Conversations With a 23-Year Old About Health Reform
November 22, 2013
So, healthcare reform is in our face, hitting our checkbooks, and so very confusing. However, never was the challenge as clear to me as today, after spending some time speaking with a young man and his mother while sharing a natural hot spring in Genoa, NV, where I was taking a little R&R.
This is how the discussion went:
Me: So, what are you interested in?
Him: Being a firefighter and paramedic.
Me: While you are in school, do you have health insurance through your college?
Him: I don’t know.
Mom: He may get it through his father… I think.
Me: At 23, he still has three more years to be covered by your insurance.
Mom: Hmm. I did not know that.
Him: I didn’t either. I am pretty healthy.
Mom: Well, last year he took a terrible fall skiing.
Him: Yup. Tore some muscles in my back, but no bones.
Me: So, aren’t you glad that you can be covered by your folks’ insurance?
Him: I don’t really care. I am young.
Me: Well, as a firefighter, you will have to carry a 100 pound pack on your back, which could be a problem given your back injury. And, don’t you think that your future job will be effected by healthcare reform?
Him: I never thought about it.
Wow. He has never thought about it. Doesn’t seem or have to care.
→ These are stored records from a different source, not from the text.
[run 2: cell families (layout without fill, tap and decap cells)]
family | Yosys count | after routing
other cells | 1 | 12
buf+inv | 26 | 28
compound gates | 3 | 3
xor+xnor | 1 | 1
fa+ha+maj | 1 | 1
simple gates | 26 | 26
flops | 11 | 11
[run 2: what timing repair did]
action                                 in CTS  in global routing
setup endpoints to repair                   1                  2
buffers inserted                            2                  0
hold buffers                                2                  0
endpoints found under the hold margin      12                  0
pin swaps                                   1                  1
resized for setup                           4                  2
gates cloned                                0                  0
$ cat config.mk
export PLATFORM = sky130hd
export DESIGN_NAME = sadc_host_ctrl
export DESIGN_NICKNAME = d
export VERILOG_FILES = /design/src/rtl/sadc_pkg.sv /design/src/rtl/sadc_clk_div.sv /design/src/rtl/sadc_frame_seq.sv /design/src/rtl/sadc_rx_check.sv /design/src/rtl/sadc_pin_ctrl.sv /design/src/rtl/sadc_host_ctrl.sv
export SDC_FILE = /design/constraint.sdc
export NUM_CORES = 1
export LEC_CHECK = 0
export ABC_AREA = 0
export ABC_CLOCK_PERIOD_IN_PS = 3900
export BUFFER_PORTS_ARGS = -buffer_cell sky130_fd_sc_hd__buf_2
export CORE_MARGIN = 3
export CORE_UTILIZATION = 50
export DETAILED_ROUTE_END_ITERATION = 8
export GPL_ROUTABILITY_DRIVEN = 0
export PLACE_DENSITY = 0.69
export SYNTH_ARGS = -nofsm -noshare
export SYNTH_HDL_FRONTEND = slang
export SYNTH_SLANG_ARGS = --single-unit
$ cat constraint.sdc
create_clock -name clk -period 3.9 [get_ports clk]
set_input_delay 0.195 -clock clk [delete_from_list [all_inputs] [get_ports clk]]
set_output_delay 0.195 -clock clk [all_outputs]
set_load 0.02 [all_outputs]
$ cat src/rtl/sadc_pkg.sv
package sadc_pkg;

   typedef enum logic [1:0] {
      ST_IDLE = 2'd0,
      ST_XFER = 2'd1,
      ST_GAP  = 2'd2
   } seq_state_e;

   // Index of the last serial-clock period of a frame
   function automatic int unsigned frame_last_period(input int unsigned ch_w,
                                                     input int unsigned res_w);
      return ch_w + 2 * res_w;
   endfunction

endpackage
--- src/rtl/esb_pkg.sv ---
// Shared types for the paired event-state page controller.
// Assumes P is held in bit 1 and Q in bit 0 of every state.
package esb_pkg;

    typedef logic [1:0] pq_t;

    localparam pq_t PQ_RESET = 2'b00;
    localparam int  OFF_W    = 12;

    // Operation chosen by access direction and page offset.
    typedef enum logic [2:0] {
        OP_LD_EOI,
        OP_LD_QUERY,
        OP_LD_SET,
        OP_ST_TRIG,
        OP_ST_EOI,
        OP_ST_INJECT,
        OP_BAD
    } esb_op_e;

endpackage

--- src/rtl/esb_decode.sv ---
// Address decoder: splits a request address into queue number, page parity,
// operation and forced value, and flags every illegal access.
// Assumes PAGE_SHIFT >= 12 so the operation offset sits below the parity bit.
module esb_decode
    import esb_pkg::*;
#(
    parameter int PAGE_SHIFT = 12,
    parameter int ADDR_W     = 24,
    parameter int N_QUEUES   = 6,
    parameter int SEL_W      = 3
) (
    input  logic              we,
    input  logic [3:0]        size,
    input  logic [ADDR_W-1:0] addr,
    output esb_op_e           op,
    output logic [SEL_W-1:0]  queue,
    output logic              odd,
    output pq_t               set_val,
    output logic              fault
);
    localparam int IDX_W = ADDR_W - PAGE_SHIFT - 1;

    logic [IDX_W-1:0] idx_full;
    logic [OFF_W-1:0] off;
    logic             in_range;

    assign idx_full = addr[ADDR_W-1:PAGE_SHIFT+1];
    assign off      = addr[OFF_W-1:0];
    assign odd      = addr[PAGE_SHIFT];
    assign queue    = idx_full[SEL_W-1:0];
    assign set_val  = off[9:8];
    assign in_range = (int'(idx_full) < N_QUEUES);

    // Map direction and offset range onto an operation.
    always_comb begin
        if (we) begin
            unique case (off[11:10])
                2'b00:   op = OP_ST_TRIG;
                2'b01:   op = OP_ST_EOI;
                2'b10:   op = OP_ST_INJECT;
                default: op = OP_BAD;
            endcase
        end else begin
            if (!off[11])        op = OP_LD_EOI;
            else if (!off[10])   op = OP_LD_QUERY;
            else                 op = OP_LD_SET;
        end
    end

    // Collect every reason to reject the access.
    always_comb begin
        fault = (size != 4'd8) || !in_range || (op == OP_BAD)
                || ((op == OP_ST_INJECT) && odd);
    end

endmodule

--- src/rtl/esb_pq_alu.sv ---
// Next-state logic for one two-bit state: computes the updated state,
// the small load result and whether a notification is due.
// Purely combinational; assumes the caller discards results on a fault.
module esb_pq_alu
    import esb_pkg::*;
(
    input  esb_op_e    op,
    input  pq_t        cur,
    input  pq_t        set_val,
    output pq_t        nxt,
    output logic [1:0] ld_data,
    output logic       notify
);
    logic flag;

    // Apply the selected operation to the current state.
    always_comb begin
        nxt     = cur;
        flag    = 1'b0;
        ld_data = 2'b00;
        unique case (op)
            OP_LD_EOI, OP_ST_EOI: begin
                flag = cur[0];
                nxt  = cur[0] ? 2'b10 : 2'b00;
                if (op == OP_LD_EOI) ld_data = {1'b0, cur[0]};
            end
            OP_LD_QUERY: ld_data = cur;
            OP_LD_SET: begin
                nxt     = set_val;
                ld_data = cur;
            end
            OP_ST_TRIG: begin
                unique case (cur)
                    2'b00: begin nxt = 2'b10; flag = 1'b1; end
                    2'b01: nxt = 2'b01;
                    default: nxt = 2'b11;
                endcase
            end
            OP_ST_INJECT: flag = 1'b1;
            default: ;
        endcase
    end

    // Only stores may ask for a notification.
    always_comb begin
        notify = flag && (op inside {OP_ST_TRIG, OP_ST_EOI, OP_ST_INJECT});
    end

endmodule

--- src/rtl/esb_state_file.sv ---
// Register file holding a notification state and an escalation state per
// queue. One combinational read port and one write port.
// Assumes the writer only enables a write for an in-range queue.
module esb_state_file
    import esb_pkg::*;
#(
    parameter int N_QUEUES = 6,
    parameter int SEL_W    = 3
) (
    input  logic             clk,
    input  logic             rst_n,
    input  logic [SEL_W-1:0] rd_queue,
    input  logic             rd_odd,
    output pq_t              rd_val,
    input  logic             wr_en,
    input  logic [SEL_W-1:0] wr_queue,
    input  logic             wr_odd,
    input  pq_t              wr_val
);
    pq_t ntf_q [N_QUEUES];
    pq_t esc_q [N_QUEUES];

    for (genvar g = 0; g < N_QUEUES; g++) begin : g_queue
        // Hold and update the two states of queue g.
        always_ff @(posedge clk) begin
            if (!rst_n) begin
                ntf_q[g] <= PQ_RESET;
                esc_q[g] <= PQ_RESET;
            end else if (wr_en && (int'(wr_queue) == g)) begin
                if (wr_odd) esc_q[g] <= wr_val;
                else        ntf_q[g] <= wr_val;
            end
        end
    end

    // Select the addressed state; out-of-range queues read as reset value.
    always_comb begin
        rd_val = PQ_RESET;
        for (int i = 0; i < N_QUEUES; i++) begin
            if (int'(rd_queue) == i) rd_val = rd_odd ? esc_q[i] : ntf_q[i];
        end
    end

endmodule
Who today — especially young people whose future is going to be longer than their past — has the luxury of not caring about health reform? There is no going back. And, for this young man, he will eventually find out about healthcare — but who knows when or under what circumstances.
Lest it may seem that he is an exception, he is not. For example, according to a recent poll, 71% of uninsured Americans are still not familiar with Obamacare.
The Affordable Care Act has many layers. Once we get past this initial website hassle, the real issues are staying healthy, spreading the cost meaningfully over all of us so that all of us can get healthcare. And, for the first time, insurance companies are accountable to all of us and have to put the majority of their collected monies into patient care.
The part each of us really plays is not just being insured; rather it is about being aware, caring, and doing our best to stay healthy. We need to take advantage of all the preventative services that are now covered.
At the same time, for those of us working in healthcare, what matters at the bedside is not the economic design of the healthcare system, nor the segregation of the insured from uninsured, or the political beliefs of individuals. What matters is the role of all those who come in contact with patients to relieve suffering and facilitate recovery.
No matter what happens around us, caring for the welfare of an individual who is acutely ill transcends the healthcare rhetoric and replaces it with compassion and empathy.